SORGU

147 13 1
                                    

Sarp'

Doktor başka bir şey demeden giderken Elzem tekrar gözyaşlarını akıtmaya başladı. Ellerini yüzüne kapatıp yere çökerken içimin parçalandığını hissettim.

Hıçkırıkları koridorda yankılanıyordu. Efe yanına çöktüğünde Batu dudaklarını birbirine bastırdı. Elzem hıçkıra hıçkıra ağlarken Batu daha fazla dayanamamış olacak ki dışarı çıktı.

"Elzem, yapma böyle."

Bende yanına çöktüm ve omuzlarından tuttum. "Salma kendini.Daha hiçbir şey belli değil, yapma böyle."

Başını omzuma koyduğunda sertçe yutkundum. "Sarp, ona bir şey olmasın lütfen." Çaresiz, kısık, yalvaran ses tonuyla gözlerimi sımsıkı kapattım. "Sarp," dedi bir kez daha. "Lütfen ölmesin Sarp. Bir kere daha kimsesiz bırakmasın beni. Yalvarırım ölmesin."

Kaç kez hıçkırdı, buna benzer kaç cümle kurdu ya da kaç gözyaşı döktü bilmiyorum. Ama onu bu şekilde ağlatan kişi, buna sebep olan kişi kardeşim olmasa onu kendi ellerimle gebertirim bunu biliyorum.

"Senin ne işin var burada Alp?"

Efe'nin sesiyle beraber başını omzumdan kaldırdı. Alp pişman gözlerle bize bakarken Elzem hiddetle ayağa kalktı.

"Seni geberteceğim!" Yanına gidip sert bir tokat attığında başı yana düştü. "Allah'ın belası şerefsiz! Ne yüzle geliyorsun buraya!?"

"Özür dilerim."

"Abim ölüyor! Benim abim ölüyor ne özürü!?" Elzem'in belinden tutup geri çekmeye çalışsamda beni itti. "Bırak Sarp! Ya ben sana yalvardım, yalvardım. Yapma dedim, yaralı dedim, canı yanıyor dedim! Neden ya neden?"

Hiçbir şey demeden başını öne eğdi. "Kaldırsana başını!"

Efe, Alp'in kolundan çekip çıkartırken Elzem tekrar ağlamaya başladı. Tanıştığımız günden beri ilk kez bugün görmüştüm ağladığını.

Ama o şuan ağlamıyordu, o resmen parçalanıyordu ve ben sadece izliyordum.

Ellerini saçlarına koyup oturdu.
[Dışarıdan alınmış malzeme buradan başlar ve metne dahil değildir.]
### src/rtl/slave_arbiter_pkg.sv
// Shared types and defaults for the two-master burst-memory arbiter.
// Holds the grant state encoding, owner identifiers and default bus geometry.
package slave_arbiter_pkg;

  localparam int ADDR_W_DEF  = 3;
  localparam int DATA_W_DEF  = 4;
  localparam int BEATS_DEF   = 8;
  localparam int TIMEOUT_DEF = 64;

  typedef enum logic [1:0] {
    IDLE   = 2'd0,
    GNT_RD = 2'd1,
    GNT_WR = 2'd2
  } state_t;

  localparam logic OWNER_M0 = 1'b0;
  localparam logic OWNER_M1 = 1'b1;

endpackage

### src/rtl/slave_arbiter_rr_arbiter2.sv
// Two-way round-robin pick: a lone requester wins, a tie goes to the master
// that did not own the previous grant. Purely combinational.
module rr_arbiter2
  import slave_arbiter_pkg::*;
(
  input  logic [1:0] req,
  input  logic       last_owner,
  output logic [1:0] winner
);

  // NOTE: every combinational output gets a default first so no path can infer a latch.
  always_comb begin
    winner = 2'b00;
    case (req)
      2'b01:   winner = 2'b01;
      2'b10:   winner = 2'b10;
      2'b11:   winner = (last_owner == OWNER_M1) ? 2'b01 : 2'b10;
      default: winner = 2'b00;
    endcase
  end

endmodule

### src/rtl/slave_arbiter.sv
// Shares one burst-memory slave between masters M0 and M1, one whole read
// burst or write-plus-response at a time, with round-robin and a stall timeout.
module slave_arbiter
  import slave_arbiter_pkg::*;
#(
  parameter int ADDR_W  = ADDR_W_DEF,
  parameter int DATA_W  = DATA_W_DEF,
  parameter int BEATS   = BEATS_DEF,
  parameter int TIMEOUT = TIMEOUT_DEF
) (
  input  logic              clk,
  input  logic              rst,
  input  logic              m0_ar_valid,
  input  logic [ADDR_W-1:0] m0_ar_addr,
  output logic              m0_ar_ready,
  output logic              m0_r_valid,
  input  logic              m0_r_ready,
  output logic [DATA_W-1:0] m0_r_data,
  input  logic              m0_aw_valid,
  input  logic [ADDR_W-1:0] m0_aw_addr,
  output logic              m0_aw_ready,
  input  logic              m0_w_valid,
  input  logic [DATA_W-1:0] m0_w_data,
  output logic              m0_w_ready,
  output logic              m0_b_valid,
  input  logic              m0_b_ready,
  input  logic              m1_ar_valid,
  input  logic [ADDR_W-1:0] m1_ar_addr,
  output logic              m1_ar_ready,
  output logic              m1_r_valid,
  input  logic              m1_r_ready,
  output logic [DATA_W-1:0] m1_r_data,
  input  logic              m1_aw_valid,
  input  logic [ADDR_W-1:0] m1_aw_addr,
  output logic              m1_aw_ready,
  input  logic              m1_w_valid,
  input  logic [DATA_W-1:0] m1_w_data,
  output logic              m1_w_ready,
  output logic              m1_b_valid,
  input  logic              m1_b_ready,
  output logic              s_ar_valid,
  output logic [ADDR_W-1:0] s_ar_addr,
  input  logic              s_ar_ready,
  input  logic              s_r_valid,
  output logic              s_r_ready,
  input  logic [DATA_W-1:0] s_r_data,
  output logic              s_aw_valid,
  output logic [ADDR_W-1:0] s_aw_addr,
  input  logic              s_aw_ready,
  output logic              s_w_valid,
  output logic [DATA_W-1:0] s_w_data,
  input  logic              s_w_ready,
  input  logic              s_b_valid,
  output logic              s_b_ready,
  output logic [1:0]        grant,
  output logic              busy,
  output logic              timeout_err
);

  localparam int BCNT_W = $clog2(BEATS + 1);
  localparam int TCNT_W = $clog2(TIMEOUT);

  state_t            state, state_nxt;
  logic [1:0]        grant_nxt, winner;
  logic              last_owner, last_owner_nxt;
  logic [BCNT_W-1:0] beat_cnt, beat_cnt_nxt;
  logic [TCNT_W-1:0] to_cnt, to_cnt_nxt;
  logic              timeout_nxt;
  logic              rd0, rd1, wr0, wr1;
  logic              any_hs, r_hs, b_hs, rd_done, wr_done, to_hit;

  rr_arbiter2 u_rr (
    .req        ({m1_ar_valid | m1_aw_valid, m0_ar_valid | m0_aw_valid}),
    .last_owner (last_owner),
    .winner     (winner)
  );

  // NOTE: sequential state uses non-blocking assignments so every register samples pre-edge values.
  always_ff @(posedge clk or posedge rst) begin
    if (rst) begin
      state       <= IDLE;
      grant       <= 2'b00;
      last_owner  <= OWNER_M1;
      beat_cnt    <= '0;
      to_cnt      <= '0;
      timeout_err <= 1'b0;
    end else begin
      state       <= state_nxt;
      grant       <= grant_nxt;
      last_owner  <= last_owner_nxt;
      beat_cnt    <= beat_cnt_nxt;
      to_cnt      <= to_cnt_nxt;
      timeout_err <= timeout_nxt;
    end
  end

  assign r_hs    = s_r_valid & s_r_ready;
  assign b_hs    = s_b_valid & s_b_ready;
  assign any_hs  = (s_ar_valid & s_ar_ready) | (s_aw_valid & s_aw_ready)
                 | (s_w_valid & s_w_ready) | r_hs | b_hs;
  assign rd_done = (state == GNT_RD) && r_hs && (beat_cnt == BCNT_W'(BEATS - 1));
  assign wr_done = (state == GNT_WR) && b_hs;
  assign to_hit  = !any_hs && (to_cnt == TCNT_W'(TIMEOUT - 1));

  always_comb begin
    state_nxt      = state;
    grant_nxt      = grant;
    last_owner_nxt = last_owner;
    beat_cnt_nxt   = beat_cnt;
    to_cnt_nxt     = to_cnt;
    timeout_nxt    = 1'b0;
    case (state)
      IDLE: begin
        if (|winner) begin
          grant_nxt = winner;
          // Read wins over write within the same master.
          state_nxt = (winner[1] ? m1_ar_valid : m0_ar_valid) ? GNT_RD : GNT_WR;
        end
      end
      default: begin
        if (r_hs) beat_cnt_nxt = beat_cnt + 1'b1;
        to_cnt_nxt = any_hs ? '0 : to_cnt + 1'b1;
        if (rd_done || wr_done || to_hit) begin
          state_nxt      = IDLE;
          grant_nxt      = 2'b00;
          last_owner_nxt = grant[1] ? OWNER_M1 : OWNER_M0;
          beat_cnt_nxt   = '0;
          to_cnt_nxt     = '0;
          timeout_nxt    = to_hit;
        end
      end
    endcase
  end

  // Only the channels of the granted transaction kind are opened, so a
  // pending write cannot slip into the slave during its owner's read grant.
  assign rd0 = (state == GNT_RD) && grant[0];
  assign rd1 = (state == GNT_RD) && grant[1];
  assign wr0 = (state == GNT_WR) && grant[0];
  assign wr1 = (state == GNT_WR) && grant[1];

  always_comb begin
    s_ar_valid = 1'b0;
    s_ar_addr  = '0;
    s_r_ready  = 1'b0;
    s_aw_valid = 1'b0;
    s_aw_addr  = '0;
    s_w_valid  = 1'b0;
    s_w_data   = '0;
    s_b_ready  = 1'b0;
    if (rd0 || rd1) begin
      s_ar_valid = rd1 ? m1_ar_valid : m0_ar_valid;
      s_ar_addr  = rd1 ? m1_ar_addr  : m0_ar_addr;
      s_r_ready  = rd1 ? m1_r_ready  : m0_r_ready;
    end
    if (wr0 || wr1) begin
      s_aw_valid = wr1 ? m1_aw_valid : m0_aw_valid;
      s_aw_addr  = wr1 ? m1_aw_addr  : m0_aw_addr;
      s_w_valid  = wr1 ? m1_w_valid  : m0_w_valid;
      s_w_data   = wr1 ? m1_w_data   : m0_w_data;
      s_b_ready  = wr1 ? m1_b_ready  : m0_b_ready;
    end
  end

  assign m0_ar_ready = rd0 & s_ar_ready;
  assign m0_r_valid  = rd0 & s_r_valid;
  assign m0_r_data   = rd0 ? s_r_data : '0;
  assign m0_aw_ready = wr0 & s_aw_ready;
  assign m0_w_ready  = wr0 & s_w_ready;
  assign m0_b_valid  = wr0 & s_b_valid;

  assign m1_ar_ready = rd1 & s_ar_ready;
  assign m1_r_valid  = rd1 & s_r_valid;
  assign m1_r_data   = rd1 ? s_r_data : '0;
  assign m1_aw_ready = wr1 & s_aw_ready;
  assign m1_w_ready  = wr1 & s_w_ready;
  assign m1_b_valid  = wr1 & s_b_valid;

  assign busy = (state != IDLE);

endmodule

### config.mk
export PLATFORM = sky130hd
export DESIGN_NAME = slave_arbiter
export DESIGN_NICKNAME = d
export VERILOG_FILES = /design/src/rtl/slave_arbiter_pkg.sv /design/src/rtl/slave_arbiter_rr_arbiter2.sv /design/src/rtl/slave_arbiter.sv
export SDC_FILE = /design/constraint.sdc
export NUM_CORES = 1
export LEC_CHECK = 0
export BUFFER_PORTS_ARGS = -buffer_cell sky130_fd_sc_hd__clkbuf_2
export CORE_MARGIN = 2
export CORE_UTILIZATION = 45
export CTS_CLUSTER_DIAMETER = 100
export DETAILED_ROUTE_END_ITERATION = 6
export PLACE_DENSITY = 0.82
export SLEW_MARGIN = 20
export SYNTH_ARGS = -nofsm -noshare
export SYNTH_HDL_FRONTEND = slang
export SYNTH_SLANG_ARGS = --single-unit
### constraint.sdc
create_clock -name clk -period 4.5 [get_ports clk]
set_clock_uncertainty 0.15 [all_clocks]
set_input_delay 0.45 -clock clk [delete_from_list [all_inputs] [get_ports clk]]
set_output_delay 0.45 -clock clk [all_outputs]
set_load 0.03 [all_outputs]
==> results of run 1 <==
## cells in the final DEF (no fill, tap or decap), types with 2 or more instances in the layout
cell      instances
nand4_1           5
o22ai_1           2
nor2b_1           3
nand2b_1          3
o31ai_1           2
dfrtp_1          15
nand3_1           5
nand2_1          18
a32o_1            3
ha_1              2
clkbuf_2         77
a21oi_1           7
nand3b_4          2
a22oi_1           6
a22o_1            3
nor2_1           14
and3_1           21
inv_1            10
mux2i_1           2
nand3b_1          3
o21ai_0           5
clkbuf_4          3
a31o_2            4
a31oi_1           3
## layout make-up
class,instances,share of cell area [%]
Multi-Input combinational cell,130,48.5
Sequential cell,16,22.7
Timing Repair Buffer,78,22.3
Tap cell,33,2.34
Inverter,10,2.13
Clock buffer,4,2.06
## report_power, final
| group | internal (W) | switching, W | total, W |
|---|---|---|---|
| Clock | 0.0000493 | 0.0000448 | 0.0000941 |
| Sequential | 0.000206 | 0.000115 | 0.000321 |
| Combinational | 0.000222 | 0.000346 | 0.000568 |
| Total | 0.000477 | 0.000505 | 0.000983 |
## worst min-delay path by stage
stage / endpoint / cells after the start / slack, ns
floorplan: beat_cnt[0]$_DFFE_PP0P_ / 1 / 0.21
detailed placement: to_cnt[4]$_DFFE_PP0N_ / 1 / 0.35
CTS: to_cnt[2]$_DFFE_PP0N_ / 2 / 0.07
global placement: to_cnt[4]$_DFFE_PP0N_ / 1 / 0.35
finish: to_cnt[2]$_DFFE_PP0N_ / 2 / 0.05
global route: to_cnt[5]$_DFFE_PP0N_ / 2 / 0.11
## layer usage
| metal | track usage, % | vias up | wire (microns) |
|---|---|---|---|
| met4 | 5.19 | 0 | 38 |
| li1 | - | 758 | - |
| met2 | 38.1 | 61 | 1770 |
| met1 | 25.5 | 688 | 1590 |
| met5 | 0 | - | 0 |
| met3 | 2.62 | 6 | 281 |
## state kept, by name, summed over array words and instances (netlist names)
name / flops
timeout_err: 1
to_cnt: 6
grant: 2
state: 2
last_owner: 1
beat_cnt: 4
## cells in the mapped netlist, types with 3 or more instances
cell type	number
nand2_1	18
inv_1	10
a22o_1	3
a31o_2	4
nand3b_1	3
nand3_1	5
a21oi_1	7
a31oi_1	3
a22oi_1	6
a32o_1	3
nor2b_1	3
nand4_1	5
nor2_1	14
o21ai_0	5
nand2b_1	3
buf_4	4
and3_1	21
clkbuf_1	4
dfrtp_1	15
## cell families (layout without fill, tap and decap cells)
group                    after synthesis  in the layout
flip-flops                            16             16
XOR/XNOR                               1              1
multiplexers                           2              2
adder cells (fa/ha/maj)                2              2
AO/OA/AOI/OAI                         47             47
buffers and inverters                 21             92
AND/OR/NAND/NOR                       78             78
## critical path, stage by stage (launching register included)
cell      delay [ns]
dfrtp_1         0.91
nand3b_4        0.30
a211oi_4        0.10
a221oi_2        0.57
a31oi_1         0.35
a31o_2          0.33
## per-stage QoR
step	std cells	util, %
floorplan	167	-
CTS	271	59.3
global placement	267	58.1
global route	271	59.3
detailed placement	267	58.1
finish	271	59.3
==> impl_results.md, run 1 <==
* Status: finished clean
* Remaining global-route overflow at 0
* Setup Buffers After CTS at 0
* Seq. cell area at 402 sq um
* Multi-input logic area at 856 sq um
* Total GRT Usage at 20.8%
* First-pass GRT wire length at 5.71 mm
* Post-route cell area at 1770 sq um
* CTS sink cnt at 16
* Root Buffer: clkbuf_4
* Synth warnings at 0
* DRC Markers at 0
* Bufs on Longest Clock Path at 2
* N_diodes at 0
* Post-synthesis xor/xnor area fraction at 0.640%
* Min cycle time layout at 2.83 ns
* Number of port buffers at 77
* # fillers at 283
* Final setup violation count at 0
* Reg2Reg Setup Slack at 1.67 ns
* Io pins at 78
* Largest cells by area after synthesis: dfrtp_1 (27%), and3_1 (9.6%), nand2_1 (4.9%), nor2_1 (3.8%), a22oi_1 (3.3%)
* Pin count of the biggest net entering global routing at 34
* CP startpoint kind: flop
* Share of post-route cells with drive strength above 1 at 39.9%
* Cell count of the worst reg-to-reg path at 5
* Sequential fraction of the synthesis area at 29.4%
* Leak at 0.962 nW
* Worst path required time at 4.53 ns
* Final net count at 282
* Hold_buf cts at 0
* Final worst slack at 1.67 ns
* #FFs+latches synth at 16
* Crit. End Element: flop
* Mapped cell area at 1370 sq um
* Post-synthesis mux area share at 1.46%
* Final Cycle Share at 62.8%
* Die ar. at 3500 sq um
* Initial antenna violation count at 0
* Total CTS buffers at 3
* GPL Wtd Cong at 0.831
* Die width at 59.1 microns
* Largest area contributor in the netlist: dfrtp_1
* Predominant post-synthesis flop cell: dfrtp_1
* Critical path class: reg -> reg
* PostCTS Resize Cnt at 0
* Largest fanout on the critical path at 33
* Mapped Avg Cell Area at 8.19 sq um
* Slew headroom at 43.1%
* Vias/cell at 5.58
* CP endpoint: grant[0]$_DFFE_PP0P_
* Hold Slack at 0.0509 ns
* First DRT Iteration DRCs at 81
* Compound-Gate Fraction of Synth Area at 27.1%
* CP arrival at 2.86 ns
* CTS tree: built
* Largest family of logic cells by synthesized area: simple AND/OR/NAND/NOR gates
* Min-delay worst type: in -> async
* Placed inst area at 1730 sq um
* Peak supply drop at 0.254 mV
* Clk Latency, worst-skew pair at 0.28 ns
* Start point of the critical path: grant[1]$_DFFE_PP0P_
* Critical R2R Capture: grant[0]$_DFFE_PP0P_
* Ys async rst share at 100%
* Via count at 1513
* Drt pass-1 iters at 4
* Cell area power density at 557 nW/um^2
* # rows at 20
* EDFF count, synth at 0
* Fmax at 354 MHz
* Setup TNS at 0 ns
* Vias in the first global route at 1279
* CTS HTree Levels at 1
* Final hold violations at 0
* Least-Margin Pin Slew at 0.854 ns
* Synth Area in Simple Gates at 31.6%
* DIE HEIGHT at 59.1 microns
* Routed WL at 3.68 mm
* Slew Limit Fails at 0
* Core Box Area at 2980 sq um
* Synth-to-Final Area Change at 29.1%
* Max Cap Viol at 0
* Initial Utilization at 45.9%
* Syn nets at 210
* Synth Area in Adders at 1.83%
* Avg WL per Cell at 13.6 microns
* Pre-CTS setup slack at 1.69 ns
* Dpl hpwl at 2.89 mm
* Design Power at 0.000983 W
* RSZ-0062 raised after global routing: no
* Post-Synthesis Cells at 167
* Launch point of the worst reg-to-reg path: grant[1]$_DFFE_PP0P_
* Clock Pin Slew Worst Setup and Hold Paths at 0.09 ns
* Distinct cell type count after synthesis at 44
* Top cell type's share of synthesized area at 27.4%
* Antenna-violating nets left at 0
Power figures use the tool's default switching activity.
==> run 2, diff against run 1 <==
Settings changed: CORE_UTILIZATION 45 to 44, PLACE_DENSITY 0.82 to 0.8.
Clock period 4.5 ns to 2.8 ns, I/O delays scaled along.
==> impl_results.md, run 2 (synthesis results as in run 1) <==
* DIE HEIGHT at 59.8 microns (+1.1%)
* Die width at 59.8 microns (+1.1%)
* Cell family with most CP delay: flip-flops
* GPL Wtd Cong at 0.856 (+3.0%)
* Share of post-route cells with drive strength above 1 at 40.6% (+0.66 points)
* Max Cap Viol at 0 (unchanged)
* Commonest non-fill, non-tap cell in the layout: clkbuf_2
* Top reg by flops: to_cnt
* Setup TNS at 0 ns (unchanged)
* Final worst slack at 0.456 ns (-1.22 ns)
* Status: finished clean
* Initial antenna violation count at 0 (unchanged)
* Least-Margin Pin Slew at 0.641 ns (-0.213 ns)
* Worst path required time at 2.37 ns (-2.16 ns)
* Final setup violation count at 0 (unchanged)
* Core Box Area at 3000 sq um (+0.84%)
* Final Cycle Share at 83.7%
* Largest fanout on the critical path at 20 (-39%)
* Hold depth at 3
* Io pins at 78 (unchanged)
* Antenna-violating nets left at 0 (unchanged)
* Pin count of the biggest net entering global routing at 21 (-38%)
* Pre-CTS setup slack at 0.541 ns (-1.15 ns)
* Critical path class: reg -> out
* Vias/cell at 5.48 (-1.9%)
* CTS HTree Levels at 1 (unchanged)
* Number of port buffers at 77 (unchanged)
* CP arrival at 1.91 ns (-0.95 ns)
* Critical R2R Capture: grant[1]$_DFFE_PP0P_
* Slew Limit Fails at 0 (unchanged)
* Max reg flops at 6 (unchanged)
* Leak at 0.984 nW (+2.3%)
* Routed WL at 3.64 mm (-1.2%)
* Initial Utilization at 45.5% (-0.38 points)
* Bufs on Longest Clock Path at 2 (unchanged)
* Synth-to-Final Area Change at 31.8%
* Hold endpoint: state[0]$_DFFE_PP0P_
* Clk Latency, worst-skew pair at 0.27 ns (about the same)
* Die ar. at 3570 sq um (+2.1%)
* Dpl hpwl at 2.86 mm (-1.1%)
* First DRT Iteration DRCs at 124 (+53%)
* CP peak stage delay at 0.76 ns (-0.15 ns)
* Vias in the first global route at 1219 (-4.7%)
* Drt pass-1 iters at 4 (unchanged)
* Total CTS buffers at 3 (unchanged)
* HP Start: m0_ar_valid
* Cell area power density at 881 nW/um^2 (+58%)
* Peak supply drop at 0.531 mV (+110%)
* First-pass GRT wire length at 5.55 mm (-2.7%)
* DRC Markers at 0 (unchanged)
* Clock Pin Slew Worst Setup and Hold Paths at 0.09 ns (about the same)
* # rows at 20 (unchanged)
* Crit. End Element: output port
* Launch point of the worst reg-to-reg path: grant[0]$_DFFE_PP0P_
* Min-delay worst type: in -> reg
* N_diodes at 0 (unchanged)
* RSZ-0062 raised after global routing: no
* CTS sink cnt at 16 (unchanged)
* Final net count at 288 (+2.1%)
* Via count at 1517 (+0.26%)
* Cell count of the worst reg-to-reg path at 5 (unchanged)
* CP startpoint kind: flop
* Setup Buffers After CTS at 0 (unchanged)
* CTS tree: built
* Reg2Reg Setup Slack at 0.51 ns (-1.16 ns)
* Avg WL per Cell at 13.1 microns (-3.4%)
* Total GRT Usage at 19.9% (-0.83 points)
* Post-route cell area at 1800 sq um (+2.1%)
* Fmax at 427 MHz
* Largest registers: to_cnt (6), beat_cnt (4)
* Crit-path cells: nor2b_1 -> a22oi_1 -> nor2_1 -> clkbuf_2
* Remaining global-route overflow at 0 (unchanged)
* Placed inst area at 1770 sq um (+2.2%)
* Min cycle time layout at 2.34 ns
* Slew headroom at 57.3% (+14 points)
* Final hold violations at 0 (unchanged)
* Root Buffer: clkbuf_4
* Most frequent cells in the layout: clkbuf_2 (77), and3_1 (21), nand2_1 (18), dfrtp_1 (15), nor2_1 (14)
* Slowest cell on crit path: dfrtp_1
* WP buf/inv at 1 (+1)
-- run 2: cell types whose count changed in the layout (fill, tap and decap cells not counted), sizes merged --
cell / before / now
buf: 1 / 6
dlygate4sd3: 0 / 1
-- run 2: through the flow --
step / util, % / hold slack (ns) / total power [W] / cells
2_1_floorplan: - / 0.0430 / 0.00123 / 167
3_3_place_gp: 58.8 / 0.214 / 0.00146 / 272
3_5_place_dp: 58.8 / 0.225 / 0.00147 / 272
4_1_cts: 60.0 / 0.269 / 0.00159 / 277
5_1_grt: 60.0 / 0.309 / 0.00173 / 277
6_report: 60.0 / 0.277 / 0.00159 / 277
-- run 2: worst min-delay path: cells and delay by family --
kind,cells,cell delay [ns]
AO/OA/AOI/OAI,2,0.26
buffers and inverters,1,0.12
-- run 2: repair_timing --
item / 4_1_cts / 5_1_grt
hold endpoints to repair: 15 / 0
resized for setup: 0 / 0
hold buffers: 1 / 0
-- run 2: worst max-delay path by stage --
stage | startpoint | to | slack, ns | depth (start not counted)
3_3_place_gp | grant[0]$_DFFE_PP0P_ | grant[1]$_DFFE_PP0P_ | 0.59 | 5
6_report | grant[0]$_DFFE_PP0P_ | s_w_data[2] | 0.46 | 4
4_1_cts | grant[0]$_DFFE_PP0P_ | s_w_data[2] | 0.45 | 4
2_1_floorplan | grant[0]$_DFFE_PP0P_ | last_owner$_DFFE_PP1P_ | 0.38 | 7
3_5_place_dp | grant[0]$_DFFE_PP0P_ | grant[1]$_DFFE_PP0P_ | 0.54 | 5
5_1_grt | grant[0]$_DFFE_PP0P_ | s_aw_addr[2] | 0.28 | 4
-- run 2: power breakdown --
part	leakage (nW)	internal (W)	switching [W]	total (W)
clock	0.0150	0.0000551	0.0000668	0.000122
combinational	0.777	0.000390	0.000597	0.000987
sequential	0.192	0.000332	0.000147	0.000479
-- run 2: layout make-up --
cell class                      count  area (sq um)
Fill cell                         286          1200
Multi-Input combinational cell    130           856
Timing Repair Buffer               84           440
Sequential cell                    16           402
Tap cell                           33          41.3
Inverter                           10          37.5
Clock buffer                        4          26.3
-- run 2: routing by layer --
layer	track usage [%]	up-vias	wire (microns)
met5	0	-	0
met4	3.81	0	12
met3	1.95	2	272
met2	34.0	60	1710
met1	27.5	681	1640
li1	-	774	-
Hıçkıra hıçkıra içi çıkarcasına ağlıyordu. Saçındaki ellerinden birini çekip boynuna götürdü ve tırnağını batırdı. Nefesleri ağladığı için kesik kesik olsada şuan çok daha kesikti.

"Elzem elini çek." Duyduğunu bile sanmıyordum.

Efe "Ne oluyor?" diye sordu yanımıza gelip

"Panik atağı var diye hatırlıyorum."

Ellerini zorla boynundan çektiğimde boynunun yine çizilmiş olduğunu gördüm. Kucağıma alıp camın önüne götürdüm. Efe hızlıca camı açtı. "Nefes al Elzem bir şey yok hadi nefes al."

Birkaç kere arka arkaya öksürüp derin bir nefes aldı. Kıpkırmızı kesilmişti.

İki kişi yanımıza gelip Elzem'in koluna bir şey enjekte etti. Birisi hemşire birisi de Elzem'in yanında çalışan Sena'ydı "Ne o?" diye sordum.

Sena "Sakinleştirici Sarp Bey," diye cevapladı beni. "Tekerlekli sandalyeye oturtun lütfen. Odaya götüreceğim."

"Ben götürürüm. Bu katta boş oda varsa buraya alabilir misiniz lütfen? Arkadaşımız da burada malum, iki kişide de aklımız kalmasın."

"İki katlı bir hastane biliyorsunuz ve normalde bu katta ameliyatlı hastalar, alt katta diğer hastalarımız olur. Aslında Elzem Hocayı yandaki ek binaya -acile- almamız gerek ama bu defa onun için bir istisna tanıyabilirim."